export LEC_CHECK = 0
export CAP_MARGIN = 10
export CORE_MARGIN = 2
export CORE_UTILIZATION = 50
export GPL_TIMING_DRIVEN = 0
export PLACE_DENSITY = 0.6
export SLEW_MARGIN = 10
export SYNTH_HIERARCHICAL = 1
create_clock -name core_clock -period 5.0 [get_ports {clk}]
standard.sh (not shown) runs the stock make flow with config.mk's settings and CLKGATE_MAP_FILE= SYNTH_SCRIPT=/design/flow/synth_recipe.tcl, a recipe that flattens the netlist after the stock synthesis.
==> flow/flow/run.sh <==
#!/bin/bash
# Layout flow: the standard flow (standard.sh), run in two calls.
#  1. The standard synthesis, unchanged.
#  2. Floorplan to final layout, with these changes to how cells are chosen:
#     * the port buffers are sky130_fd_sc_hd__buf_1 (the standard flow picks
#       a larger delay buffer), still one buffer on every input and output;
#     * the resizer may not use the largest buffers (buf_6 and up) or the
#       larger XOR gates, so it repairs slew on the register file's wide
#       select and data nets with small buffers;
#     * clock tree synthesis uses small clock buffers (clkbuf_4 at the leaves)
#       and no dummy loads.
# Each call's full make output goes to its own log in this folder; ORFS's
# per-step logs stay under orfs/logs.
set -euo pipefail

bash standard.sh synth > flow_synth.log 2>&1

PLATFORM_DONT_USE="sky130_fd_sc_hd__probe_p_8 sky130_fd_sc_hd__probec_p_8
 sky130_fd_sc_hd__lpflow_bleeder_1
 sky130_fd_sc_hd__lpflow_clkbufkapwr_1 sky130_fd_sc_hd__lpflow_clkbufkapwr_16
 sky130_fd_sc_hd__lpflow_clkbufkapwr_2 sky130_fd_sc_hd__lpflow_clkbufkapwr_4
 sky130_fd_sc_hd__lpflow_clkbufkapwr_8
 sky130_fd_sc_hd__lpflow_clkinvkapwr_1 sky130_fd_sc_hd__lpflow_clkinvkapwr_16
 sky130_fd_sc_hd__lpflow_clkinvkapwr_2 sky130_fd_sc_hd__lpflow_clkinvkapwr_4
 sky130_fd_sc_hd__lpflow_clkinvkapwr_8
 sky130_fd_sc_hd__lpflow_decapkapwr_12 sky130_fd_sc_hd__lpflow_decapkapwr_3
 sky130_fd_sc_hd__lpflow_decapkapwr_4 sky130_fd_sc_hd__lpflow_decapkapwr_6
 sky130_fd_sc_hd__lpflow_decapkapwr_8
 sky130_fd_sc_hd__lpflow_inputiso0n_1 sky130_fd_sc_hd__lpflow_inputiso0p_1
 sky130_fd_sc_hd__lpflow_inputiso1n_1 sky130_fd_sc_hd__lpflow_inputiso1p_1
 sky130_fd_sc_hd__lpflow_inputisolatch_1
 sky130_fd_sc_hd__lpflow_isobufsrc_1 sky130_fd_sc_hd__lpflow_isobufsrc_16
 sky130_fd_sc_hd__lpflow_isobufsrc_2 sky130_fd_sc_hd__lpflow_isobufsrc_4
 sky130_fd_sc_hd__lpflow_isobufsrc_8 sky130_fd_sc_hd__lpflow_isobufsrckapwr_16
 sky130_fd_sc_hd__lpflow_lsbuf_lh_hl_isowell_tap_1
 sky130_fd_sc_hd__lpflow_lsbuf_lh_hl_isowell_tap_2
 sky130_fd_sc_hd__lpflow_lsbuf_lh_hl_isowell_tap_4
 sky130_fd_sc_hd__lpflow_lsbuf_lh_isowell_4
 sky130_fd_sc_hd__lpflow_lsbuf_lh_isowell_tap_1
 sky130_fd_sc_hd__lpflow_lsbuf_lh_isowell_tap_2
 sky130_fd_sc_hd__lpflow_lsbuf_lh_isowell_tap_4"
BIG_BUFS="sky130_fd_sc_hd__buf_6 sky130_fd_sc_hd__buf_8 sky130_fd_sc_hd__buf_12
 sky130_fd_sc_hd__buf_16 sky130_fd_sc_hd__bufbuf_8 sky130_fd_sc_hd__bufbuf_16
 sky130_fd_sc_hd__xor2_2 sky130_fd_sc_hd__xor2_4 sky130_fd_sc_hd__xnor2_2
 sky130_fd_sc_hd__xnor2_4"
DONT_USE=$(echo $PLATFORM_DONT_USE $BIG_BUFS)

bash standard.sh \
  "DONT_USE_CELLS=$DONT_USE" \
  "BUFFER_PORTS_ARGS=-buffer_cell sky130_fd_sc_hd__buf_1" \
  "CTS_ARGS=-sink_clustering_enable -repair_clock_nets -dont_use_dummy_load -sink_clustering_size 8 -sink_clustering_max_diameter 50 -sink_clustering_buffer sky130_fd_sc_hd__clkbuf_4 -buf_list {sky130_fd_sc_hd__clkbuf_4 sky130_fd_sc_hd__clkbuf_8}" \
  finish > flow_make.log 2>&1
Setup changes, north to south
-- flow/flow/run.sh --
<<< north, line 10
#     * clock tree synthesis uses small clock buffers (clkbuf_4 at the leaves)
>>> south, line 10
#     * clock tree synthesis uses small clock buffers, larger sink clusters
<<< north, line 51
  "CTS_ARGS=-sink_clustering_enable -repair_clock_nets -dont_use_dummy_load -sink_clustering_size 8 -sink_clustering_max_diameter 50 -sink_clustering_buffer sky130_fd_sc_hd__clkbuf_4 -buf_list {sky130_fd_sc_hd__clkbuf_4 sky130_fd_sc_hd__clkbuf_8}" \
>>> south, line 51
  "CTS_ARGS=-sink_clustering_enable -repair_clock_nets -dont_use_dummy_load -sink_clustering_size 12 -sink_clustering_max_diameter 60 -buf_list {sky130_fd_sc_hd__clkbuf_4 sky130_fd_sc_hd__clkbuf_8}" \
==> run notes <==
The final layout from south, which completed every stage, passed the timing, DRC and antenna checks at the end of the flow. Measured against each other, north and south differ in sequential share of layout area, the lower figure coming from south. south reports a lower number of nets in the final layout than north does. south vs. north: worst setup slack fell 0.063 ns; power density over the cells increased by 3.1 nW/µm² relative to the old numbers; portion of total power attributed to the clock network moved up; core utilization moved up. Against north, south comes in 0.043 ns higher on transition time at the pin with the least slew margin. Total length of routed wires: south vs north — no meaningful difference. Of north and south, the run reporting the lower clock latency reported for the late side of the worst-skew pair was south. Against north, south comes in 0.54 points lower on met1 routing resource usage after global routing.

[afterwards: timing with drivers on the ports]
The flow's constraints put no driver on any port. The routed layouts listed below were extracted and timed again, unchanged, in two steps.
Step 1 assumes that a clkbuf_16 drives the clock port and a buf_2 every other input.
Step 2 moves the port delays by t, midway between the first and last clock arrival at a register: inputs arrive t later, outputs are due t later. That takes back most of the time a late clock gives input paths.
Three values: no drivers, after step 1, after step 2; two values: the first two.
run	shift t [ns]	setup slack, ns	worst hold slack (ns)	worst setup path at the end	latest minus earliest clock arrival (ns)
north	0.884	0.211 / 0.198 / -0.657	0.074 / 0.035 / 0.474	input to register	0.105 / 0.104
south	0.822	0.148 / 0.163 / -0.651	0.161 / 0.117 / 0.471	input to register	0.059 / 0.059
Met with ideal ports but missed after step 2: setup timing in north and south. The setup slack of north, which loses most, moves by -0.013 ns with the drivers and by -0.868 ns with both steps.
This is an optimization exercise on Yosys and OpenROAD, whose aim is small area, not a production implementation.
Only simulation tests tie the RTL to the original design; equivalence was not proved.

== tundra ==
==> module issue_queue, before the edit <==
module issue_queue #(
   parameter int DEPTH = 16
) (
   input  logic                         c_clk,
   input  logic                         rst_n,
   input  prio_queue_pkg::port_req_t    req,
   input  prio_queue_pkg::queue_entry_t [4-1:0] entry,
   output prio_queue_pkg::queue_entry_t head,
   output logic                         head_vld
);
   localparam int NP = 4;
   localparam int W  = (1 + 2 + 2 + 2 * 32);
   localparam int DW = W - 2;
   prio_queue_pkg::queue_entry_t slot     [DEPTH];
   prio_queue_pkg::queue_entry_t slot_nxt [DEPTH];
   prio_queue_pkg::queue_entry_t lane     [NP];
   logic [DEPTH-1:0]             occ;        
   logic [DEPTH-1:0]             keep;       
   logic [DEPTH-1:0]             occ_nxt;
   logic [DEPTH-1:0]             wr;
   logic [NP:0]                  num;        
   logic [NP-1:0]                base_mod;   
   logic [1:0]                   lane_of [NP];
   assign keep = {1'b0, occ[DEPTH-1:1]};
   always_comb begin
      base_mod = '0;
      for (int j = 0; j <= DEPTH; j++) begin
         if ((j == 0 || keep[(j == 0) ? 0 : j - 1]) && (j == DEPTH || !keep[(j == DEPTH) ? 0 : j])) begin
            base_mod[j % NP] = 1'b1;
         end
      end
   end
   always_comb begin
      logic [1:0]  at;
      logic [NP:0] cnt;
      at  = {base_mod[3] | base_mod[2], base_mod[3] | base_mod[1]};
      cnt = '0;
      cnt[0] = 1'b1;
      for (int p = 0; p < NP; p++) begin
         lane_of[p] = at;
         if (req[p]) begin
            at  = at + 2'd1;
            cnt = {cnt[NP-1:0], 1'b0};
         end
      end
      num = cnt;
   end
   for (genvar l = 0; l < NP; l++) begin : g_lane
      logic [NP-1:0]           sel;
      logic [NP*DW-1:0]        data;
      logic [DW-1:0]           pick;
      logic [2-1:0] port;
      for (genvar p = 0; p < NP; p++) begin : g_sel
         assign sel[p]            = req[p] && lane_of[p] == l;
         assign data[p*DW +: DW] = {entry[p][W-1], entry[p][W-2-2:0]};
      end
      for (genvar b = 0; b < 2; b++) begin : g_port
         always_comb begin
            port[b] = 1'b0;
            for (int p = 0; p < NP; p++) begin
               if ((p >> b) % 2 == 1) port[b] = port[b] | sel[p];
            end
         end
      end
      queue_lane #(.INV(l % 2 == 0), .LW(DW)) u_lane (
         .sel   (sel),
         .entry (data),
         .lane  (pick)
      );
      assign lane[l] = {pick[DW-1], (l % 2 == 0) ? ~port : port, pick[DW-2:0]};
   end
   always_comb begin
      for (int i = 0; i < DEPTH; i++) begin
         occ_nxt[i] = 1'b0;
         for (int k = 0; k <= NP; k++) begin
            if (num[k] && (i < k || keep[(i < k) ? 0 : i - k])) occ_nxt[i] = 1'b1;
         end
      end
      wr = occ_nxt & ~keep;
   end
   always_comb begin
      for (int i = 0; i < DEPTH - 2; i++) begin
         slot_nxt[i] = ~(({W{wr[i]}} | slot[i + 1]) & ({W{keep[i]}} | lane[i % NP]));
      end
      slot_nxt[DEPTH - 2] = ~(({W{wr[DEPTH - 2]}} | ~slot[DEPTH - 1]) & ({W{keep[DEPTH - 2]}} | lane[(DEPTH - 2) % NP]));
      slot_nxt[DEPTH - 1] = lane[(DEPTH - 1) % NP];
   end
   always_ff @(posedge c_clk) begin
      for (int i = 0; i < DEPTH; i++) begin
         slot[i] <= slot_nxt[i];
      end
   end
   always_ff @(posedge c_clk) begin
      if (!rst_n) begin
         occ <= '0;
      end else begin
         occ <= occ_nxt;
      end
   end
   assign head     = slot[0];
   assign head_vld = occ[0];
endmodule
clock: 6.0 ns
lec_check: 0
cap_margin: 20
cell_pad_in_sites_detail_placement: 1
cell_pad_in_sites_global_placement: 2
core_margin: 2
core_utilization: 45
place_density: 0.55
slew_margin: 20
synth_hierarchical: 1
standard.sh (not shown) runs the stock make flow with config.mk's settings and CLKGATE_MAP_FILE= SYNTH_SCRIPT=/design/flow/synth_recipe.tcl, a recipe that flattens the netlist after the stock synthesis.
==> flow/flow/run.sh <==
#!/bin/bash
# The standard layout (standard.sh, with the standard flow's synthesis and config), with
# two changes: ports are buffered with the smallest buffer, and the clock tree
# uses smaller leaf buffers, larger sink clusters and no dummy loads.
set -euo pipefail
export BUFFER_PORTS_ARGS="-buffer_cell sky130_fd_sc_hd__buf_1"
export CTS_ARGS="-sink_clustering_enable -repair_clock_nets -dont_use_dummy_load -sink_clustering_size 16 -sink_clustering_max_diameter 50 -buf_list sky130_fd_sc_hd__clkbuf_8 -root_buf sky130_fd_sc_hd__clkbuf_16"
bash standard.sh finish > standard.log 2>&1
What zinc does differently from tundra at the input level:
==> flow/design.v, changed modules only <==
module issue_queue #(
   parameter int DEPTH = 16
) (
   input  logic                         c_clk,
   input  logic                         rst_n,
   input  prio_queue_pkg::port_req_t    req,
   input  prio_queue_pkg::queue_entry_t [4-1:0] entry,
   output prio_queue_pkg::queue_entry_t head,
   output logic                         head_vld
);
   localparam int NP = 4;
   localparam int W  = (1 + 2 + 2 + 2 * 32);
   localparam int DW = W - 2;
   prio_queue_pkg::queue_entry_t slot     [DEPTH];
   prio_queue_pkg::queue_entry_t slot_nxt [DEPTH];
   prio_queue_pkg::queue_entry_t lane     [NP];
   logic [DEPTH-1:0]             occ;        
   logic [DEPTH-1:0]             keep;       
   logic [DEPTH-1:0]             occ_nxt;
   logic [DEPTH-1:0]             wr;
   logic [NP:0]                  num;        
   logic [NP-1:0]                base_mod;   
   logic [NP-1:0]                lane_of [NP];   
   assign keep = {1'b0, occ[DEPTH-1:1]};
   always_comb begin
      base_mod = '0;
      for (int j = 0; j <= DEPTH; j++) begin
         if ((j == 0 || keep[(j == 0) ? 0 : j - 1]) && (j == DEPTH || !keep[(j == DEPTH) ? 0 : j])) begin
            base_mod[j % NP] = 1'b1;
         end
      end
   end
   always_comb begin
      logic [NP-1:0] at;
      logic [NP:0]   cnt;
      at  = base_mod;
      cnt = '0;
      cnt[0] = 1'b1;
      for (int p = 0; p < NP; p++) begin
         lane_of[p] = at;
         if (req[p]) begin
            at  = {at[NP-2:0], at[NP-1]};
            cnt = {cnt[NP-1:0], 1'b0};
         end
      end
      num = cnt;
   end
   for (genvar l = 0; l < NP; l++) begin : g_lane
      logic [NP-1:0]           sel;
      logic [NP*DW-1:0]        data;
      logic [DW-1:0]           pick;
      logic [2-1:0] port;
      for (genvar p = 0; p < NP; p++) begin : g_sel
         assign sel[p]            = req[p] && lane_of[p][l];
         assign data[p*DW +: DW] = {entry[p][W-1], entry[p][W-2-2:0]};
      end
      for (genvar b = 0; b < 2; b++) begin : g_port
         always_comb begin
            port[b] = 1'b0;
            for (int p = 0; p < NP; p++) begin
               if ((p >> b) % 2 == 1) port[b] = port[b] | sel[p];
            end
         end
      end
      queue_lane #(.INV(l % 2 == 0), .LW(DW)) u_lane (
         .sel   (sel),
         .entry (data),
         .lane  (pick)
      );
      assign lane[l] = {pick[DW-1], (l % 2 == 0) ? ~port : port, pick[DW-2:0]};
   end
   always_comb begin
      for (int i = 0; i < DEPTH; i++) begin
         occ_nxt[i] = 1'b0;
         for (int k = 0; k <= NP; k++) begin
            if (num[k] && (i < k || keep[(i < k) ? 0 : i - k])) occ_nxt[i] = 1'b1;
         end
      end
      wr = occ_nxt & ~keep;
   end
   always_comb begin
      for (int i = 0; i < DEPTH - 2; i++) begin
         slot_nxt[i] = ~(({W{wr[i]}} | slot[i + 1]) & ({W{keep[i]}} | lane[i % NP]));
      end
      slot_nxt[DEPTH - 2] = ~(({W{wr[DEPTH - 2]}} | ~slot[DEPTH - 1]) & ({W{keep[DEPTH - 2]}} | lane[(DEPTH - 2) % NP]));
      slot_nxt[DEPTH - 1] = lane[(DEPTH - 1) % NP];
   end
   always_ff @(posedge c_clk) begin
      for (int i = 0; i < DEPTH; i++) begin
         slot[i] <= slot_nxt[i];
      end
   end
   always_ff @(posedge c_clk) begin
      if (!rst_n) begin
         occ <= '0;
      end else begin
         occ <= occ_nxt;
      end
   end
   assign head     = slot[0];
   assign head_vld = occ[0];
endmodule
Notes after the runs:
Diff tundra -> zinc: finished layout cell area went down by 1.2%; die area shows no meaningful change. zinc vs tundra, wire length on met2 went up by 3.2%. Diff tundra..zinc | area of the mapped netlist | negligible. In the tables for tundra and zinc, met3 layer wire length in the routed design reads lower with tundra.

static timing again, ports no longer ideal:
No port has a modelled driver above. Below, the same layouts with a new extraction and two added sets of constraints.
Step 1 sets driving cells, clkbuf_16 on the clock port and buf_2 on the other inputs (assumed; they add their load-dependent delay and slew).
Step 2 also shifts input and output timing later by t, the mid clock arrival at the registers, as if the neighbouring blocks saw the same clock.
a / b / c = ideal / step 1 / step 2; a / b = the first two.
run | shift t [ns] | setup WS [ns] | worst slew at a driven data input, ns
tundra | 0.913 | 0.582 / 0.582 / 0.582 | 0.12
zinc | 0.920 | 1.438 / 1.439 / 0.582 | 0.19
After both steps setup and hold are still met in every run listed. The setup slack of zinc, which loses most, moves by +0.001 ns with the drivers and by -0.856 ns with both steps.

_WHAT THE TASK REQUIRES_
Take the records above and return, word for word, only the lines that fall from the line with "bash standard.sh \" to the line with "[afterwards: timing with", both of them included.

_EXERCISE RESULT_
bash standard.sh \
  "DONT_USE_CELLS=$DONT_USE" \
  "BUFFER_PORTS_ARGS=-buffer_cell sky130_fd_sc_hd__buf_1" \
  "CTS_ARGS=-sink_clustering_enable -repair_clock_nets -dont_use_dummy_load -sink_clustering_size 8 -sink_clustering_max_diameter 50 -sink_clustering_buffer sky130_fd_sc_hd__clkbuf_4 -buf_list {sky130_fd_sc_hd__clkbuf_4 sky130_fd_sc_hd__clkbuf_8}" \
  finish > flow_make.log 2>&1
Setup changes, north to south
-- flow/flow/run.sh --
<<< north, line 10
#     * clock tree synthesis uses small clock buffers (clkbuf_4 at the leaves)
>>> south, line 10
#     * clock tree synthesis uses small clock buffers, larger sink clusters
<<< north, line 51
  "CTS_ARGS=-sink_clustering_enable -repair_clock_nets -dont_use_dummy_load -sink_clustering_size 8 -sink_clustering_max_diameter 50 -sink_clustering_buffer sky130_fd_sc_hd__clkbuf_4 -buf_list {sky130_fd_sc_hd__clkbuf_4 sky130_fd_sc_hd__clkbuf_8}" \
>>> south, line 51
  "CTS_ARGS=-sink_clustering_enable -repair_clock_nets -dont_use_dummy_load -sink_clustering_size 12 -sink_clustering_max_diameter 60 -buf_list {sky130_fd_sc_hd__clkbuf_4 sky130_fd_sc_hd__clkbuf_8}" \
==> run notes <==
The final layout from south, which completed every stage, passed the timing, DRC and antenna checks at the end of the flow. Measured against each other, north and south differ in sequential share of layout area, the lower figure coming from south. south reports a lower number of nets in the final layout than north does. south vs. north: worst setup slack fell 0.063 ns; power density over the cells increased by 3.1 nW/µm² relative to the old numbers; portion of total power attributed to the clock network moved up; core utilization moved up. Against north, south comes in 0.043 ns higher on transition time at the pin with the least slew margin. Total length of routed wires: south vs north — no meaningful difference. Of north and south, the run reporting the lower clock latency reported for the late side of the worst-skew pair was south. Against north, south comes in 0.54 points lower on met1 routing resource usage after global routing.

[afterwards: timing with drivers on the ports]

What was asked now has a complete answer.